■ How to complete this task
In the listing below, the answer starts at the line that has "endfunction" and stops after the line that has "column, mask, ink"; please repeat that part exactly and nothing more.

(The data)

<file path="src/cmbb_pkg.sv">
package cmbb_pkg;

  // Field widths
  localparam int ROW_W    = 10;
  localparam int BCOL_W   = 7;
  localparam int BYTE_W   = 8;
  localparam int DIM_W    = 11;
  localparam int STRIDE_W = 13;
  localparam int OFFS_W   = 22;
  localparam int START_W  = 12;
  localparam int MASK_W   = 8;
  localparam int PIX_W    = 8;
  localparam int LANES    = 8;

  // Packed stream widths, rounded up to whole bytes
  localparam int IN_RAW_W  = ROW_W + BCOL_W + BYTE_W;
  localparam int IN_DATA_W = ((IN_RAW_W + 7) / 8) * 8;
  localparam int OUT_RAW_W = OFFS_W + START_W + MASK_W + PIX_W;
  localparam int OUT_DATA_W = ((OUT_RAW_W + 7) / 8) * 8;

  // Configuration port
  localparam int CFG_IDX_W  = 3;
  localparam int CFG_DATA_W = STRIDE_W;

  // Register indexes
  localparam logic [CFG_IDX_W-1:0] REG_ORIGIN_X      = 3'd0;
  localparam logic [CFG_IDX_W-1:0] REG_ORIGIN_Y      = 3'd1;
  localparam logic [CFG_IDX_W-1:0] REG_BITMAP_WIDTH  = 3'd2;
  localparam logic [CFG_IDX_W-1:0] REG_BITMAP_HEIGHT = 3'd3;
  localparam logic [CFG_IDX_W-1:0] REG_CANVAS_WIDTH  = 3'd4;
  localparam logic [CFG_IDX_W-1:0] REG_CANVAS_HEIGHT = 3'd5;
  localparam logic [CFG_IDX_W-1:0] REG_CANVAS_STRIDE = 3'd6;
  localparam logic [CFG_IDX_W-1:0] REG_INK_VALUE     = 3'd7;

  // Largest bitmap or canvas dimension; larger settings clamp to it
  localparam int MAX_DIM = 1024;

  // Geometry handed to the lane mask unit
  typedef struct packed {
    logic [BCOL_W-1:0]         byte_column;
    logic [BYTE_W-1:0]         source_byte;
    logic signed [START_W-1:0] start_column;
    logic [DIM_W-1:0]          bitmap_width;
    logic [DIM_W-1:0]          canvas_width;
    logic                      row_ok;
  } lane_geom_t;

  // Clamp a dimension setting to MAX_DIM
  function automatic logic [DIM_W-1:0] sat_dim(input logic [DIM_W-1:0] v);
    logic [DIM_W-1:0] r;
    if (int'(v) > MAX_DIM) r = DIM_W'(MAX_DIM);
    else r = v;
    return r;
  endfunction

endpackage

</file>
<file path="src/cmbb_lane_mask.sv">
module cmbb_lane_mask (
  input  cmbb_pkg::lane_geom_t           geom,
  output logic [cmbb_pkg::MASK_W-1:0]    write_mask
);
  import cmbb_pkg::*;

  logic signed [START_W:0] start_ext;

  assign start_ext = {geom.start_column[START_W-1], geom.start_column};

  // Test each lane: row in range, bit set, inside bitmap columns, inside canvas columns
  always_comb begin
    logic [BCOL_W+2:0]        col;
    logic signed [START_W:0]  cx;
    for (int k = 0; k < LANES; k++) begin
      col = {geom.byte_column, 3'(k)};
      cx  = start_ext + $signed((START_W+1)'(k));
      write_mask[k] = geom.row_ok
                    && geom.source_byte[LANES-1-k]
                    && ({1'b0, col} < geom.bitmap_width)
                    && !cx[START_W]
                    && (cx < $signed({2'b00, geom.canvas_width}));
    end
  end

endmodule

</file>
<file path="src/clipped_mono_bitmap_blit_core.sv">
// Channel | Ports                        | Item
// in      | in_tvalid/in_tready/in_tdata | source row, byte column, source byte
// out     | out_tvalid/out_tready/out_tdata | row offset, start column, mask, ink
// cfg     | cfg_valid/cfg_ready/cfg_index/cfg_data | register write, always ready
//
// One item per cycle sustained while out_tready holds; an accepted item passes through
// the input register, then the result register.
// The critical path is the 11x13 row offset multiply between the two registers.
// rst_n is synchronous; it clears both stage valids and loads register defaults.
// A stalled output holds its item; the input register still fills behind it, and
// in_tready drops only when both stages are full and the output is stalled.
module clipped_mono_bitmap_blit_core (
  input  logic                                 clk,
  input  logic                                 rst_n,
  // [9:0] source_row, [16:10] byte_column, [24:17] source_byte
  input  logic                                 in_tvalid,
  output logic                                 in_tready,
  input  logic [cmbb_pkg::IN_DATA_W-1:0]       in_tdata,
  // [21:0] row_offset, [33:22] start_column, [41:34] write_mask, [49:42] pixel_value
  output logic                                 out_tvalid,
  input  logic                                 out_tready,
  output logic [cmbb_pkg::OUT_DATA_W-1:0]      out_tdata,
  input  logic                                 cfg_valid,
  output logic                                 cfg_ready,
  input  logic [cmbb_pkg::CFG_IDX_W-1:0]       cfg_index,
  input  logic [cmbb_pkg::CFG_DATA_W-1:0]      cfg_data
);
  import cmbb_pkg::*;

  // Configuration registers
  logic [DIM_W-1:0]    origin_x_r, origin_y_r, bitmap_width_r, bitmap_height_r;
  logic [DIM_W-1:0]    canvas_width_r, canvas_height_r;
  logic [STRIDE_W-1:0] canvas_stride_r;
  logic [PIX_W-1:0]    ink_value_r;

  assign cfg_ready = 1'b1;

  always_ff @(posedge clk) begin
    if (!rst_n) begin
      origin_x_r      <= '0;
      origin_y_r      <= '0;
      bitmap_width_r  <= '0;
      bitmap_height_r <= '0;
      canvas_width_r  <= DIM_W'(1);
      canvas_height_r <= DIM_W'(1);
      canvas_stride_r <= STRIDE_W'(1);
      ink_value_r     <= '0;
    end else if (cfg_valid && cfg_ready) begin
      case (cfg_index)
        REG_ORIGIN_X:      origin_x_r      <= cfg_data[DIM_W-1:0];
        REG_ORIGIN_Y:      origin_y_r      <= cfg_data[DIM_W-1:0];
        REG_BITMAP_WIDTH:  bitmap_width_r  <= cfg_data[DIM_W-1:0];
        REG_BITMAP_HEIGHT: bitmap_height_r <= cfg_data[DIM_W-1:0];
        REG_CANVAS_WIDTH:  canvas_width_r  <= cfg_data[DIM_W-1:0];
        REG_CANVAS_HEIGHT: canvas_height_r <= cfg_data[DIM_W-1:0];
        REG_CANVAS_STRIDE: canvas_stride_r <= cfg_data;
        REG_INK_VALUE:     ink_value_r     <= cfg_data[PIX_W-1:0];
        default: ;
      endcase
    end
  end

  // Pipeline handshake
  logic s1_valid_r, s1_valid_nxt;
  logic s2_valid_r, s2_valid_nxt;
  logic s1_adv;

  assign s1_adv    = !s2_valid_r || out_tready;
  assign in_tready = !s1_valid_r || s1_adv;

  always_comb begin
    s1_valid_nxt = s1_valid_r;
    if (in_tready) s1_valid_nxt = in_tvalid;
    s2_valid_nxt = s2_valid_r;
    if (s1_adv) s2_valid_nxt = s1_valid_r;
  end

  always_ff @(posedge clk) begin
    if (!rst_n) begin
      s1_valid_r <= 1'b0;
      s2_valid_r <= 1'b0;
    end else begin
      s1_valid_r <= s1_valid_nxt;
      s2_valid_r <= s2_valid_nxt;
    end
  end

  // Input register
  logic [ROW_W-1:0]  row_r;
  logic [BCOL_W-1:0] bcol_r;
  logic [BYTE_W-1:0] bits_r;

  always_ff @(posedge clk) begin
    if (in_tvalid && in_tready) begin
      row_r  <= in_tdata[ROW_W-1:0];
      bcol_r <= in_tdata[ROW_W+BCOL_W-1:ROW_W];
      bits_r <= in_tdata[ROW_W+BCOL_W+BYTE_W-1:ROW_W+BCOL_W];
    end
  end

  // Row placement and clipping
  logic [DIM_W-1:0]              bw, bh, cw, ch;
  logic signed [START_W-1:0]     cy;
  logic signed [START_W-1:0]     start_col;
  logic                          row_ok;
  logic [DIM_W+STRIDE_W-1:0]     product;
  logic [OFFS_W-1:0]             offset;
  lane_geom_t                    geom;
  logic [MASK_W-1:0]             mask;

  assign bw = sat_dim(bitmap_width_r);
  assign bh = sat_dim(bitmap_height_r);
  assign cw = sat_dim(canvas_width_r);
  assign ch = sat_dim(canvas_height_r);

  assign cy = $signed({origin_y_r[DIM_W-1], origin_y_r}) + $signed({2'b00, row_r});
  assign start_col = $signed({origin_x_r[DIM_W-1], origin_x_r})
                   + $signed({2'b00, bcol_r, 3'b000});

  assign row_ok = ({1'b0, row_r} < bh) && !cy[START_W-1]
                && (cy < $signed({1'b0, ch}));

  assign product = cy[DIM_W-1:0] * canvas_stride_r;
  assign offset  = row_ok ? product[OFFS_W-1:0] : '0;

  assign geom.byte_column  = bcol_r;
  assign geom.source_byte  = bits_r;
  assign geom.start_column = start_col;
  assign geom.bitmap_width = bw;
  assign geom.canvas_width = cw;
  assign geom.row_ok       = row_ok;

  cmbb_lane_mask u_lane_mask (
    .geom       (geom),
    .write_mask (mask)
  );

  // Result register
  logic [OFFS_W-1:0]  offset_r;
  logic [START_W-1:0] start_r;
  logic [MASK_W-1:0]  mask_r;
  logic [PIX_W-1:0]   pix_r;

  always_ff @(posedge clk) begin
    if (s1_adv && s1_valid_r) begin
      offset_r <= offset;
      start_r  <= start_col;
      mask_r   <= mask;
      pix_r    <= ink_value_r;
    end
  end

  assign out_tvalid = s2_valid_r;
  assign out_tdata  = {(OUT_DATA_W-OUT_RAW_W)'(0), pix_r, mask_r, start_r, offset_r};

endmodule

</file>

(End The data)

■ Problem solution
  endfunction

endpackage

</file>
<file path="src/cmbb_lane_mask.sv">
module cmbb_lane_mask (
  input  cmbb_pkg::lane_geom_t           geom,
  output logic [cmbb_pkg::MASK_W-1:0]    write_mask
);
  import cmbb_pkg::*;

  logic signed [START_W:0] start_ext;

  assign start_ext = {geom.start_column[START_W-1], geom.start_column};

  // Test each lane: row in range, bit set, inside bitmap columns, inside canvas columns
  always_comb begin
    logic [BCOL_W+2:0]        col;
    logic signed [START_W:0]  cx;
    for (int k = 0; k < LANES; k++) begin
      col = {geom.byte_column, 3'(k)};
      cx  = start_ext + $signed((START_W+1)'(k));
      write_mask[k] = geom.row_ok
                    && geom.source_byte[LANES-1-k]
                    && ({1'b0, col} < geom.bitmap_width)
                    && !cx[START_W]
                    && (cx < $signed({2'b00, geom.canvas_width}));
    end
  end

endmodule

</file>
<file path="src/clipped_mono_bitmap_blit_core.sv">
// Channel | Ports                        | Item
// in      | in_tvalid/in_tready/in_tdata | source row, byte column, source byte
// out     | out_tvalid/out_tready/out_tdata | row offset, start column, mask, ink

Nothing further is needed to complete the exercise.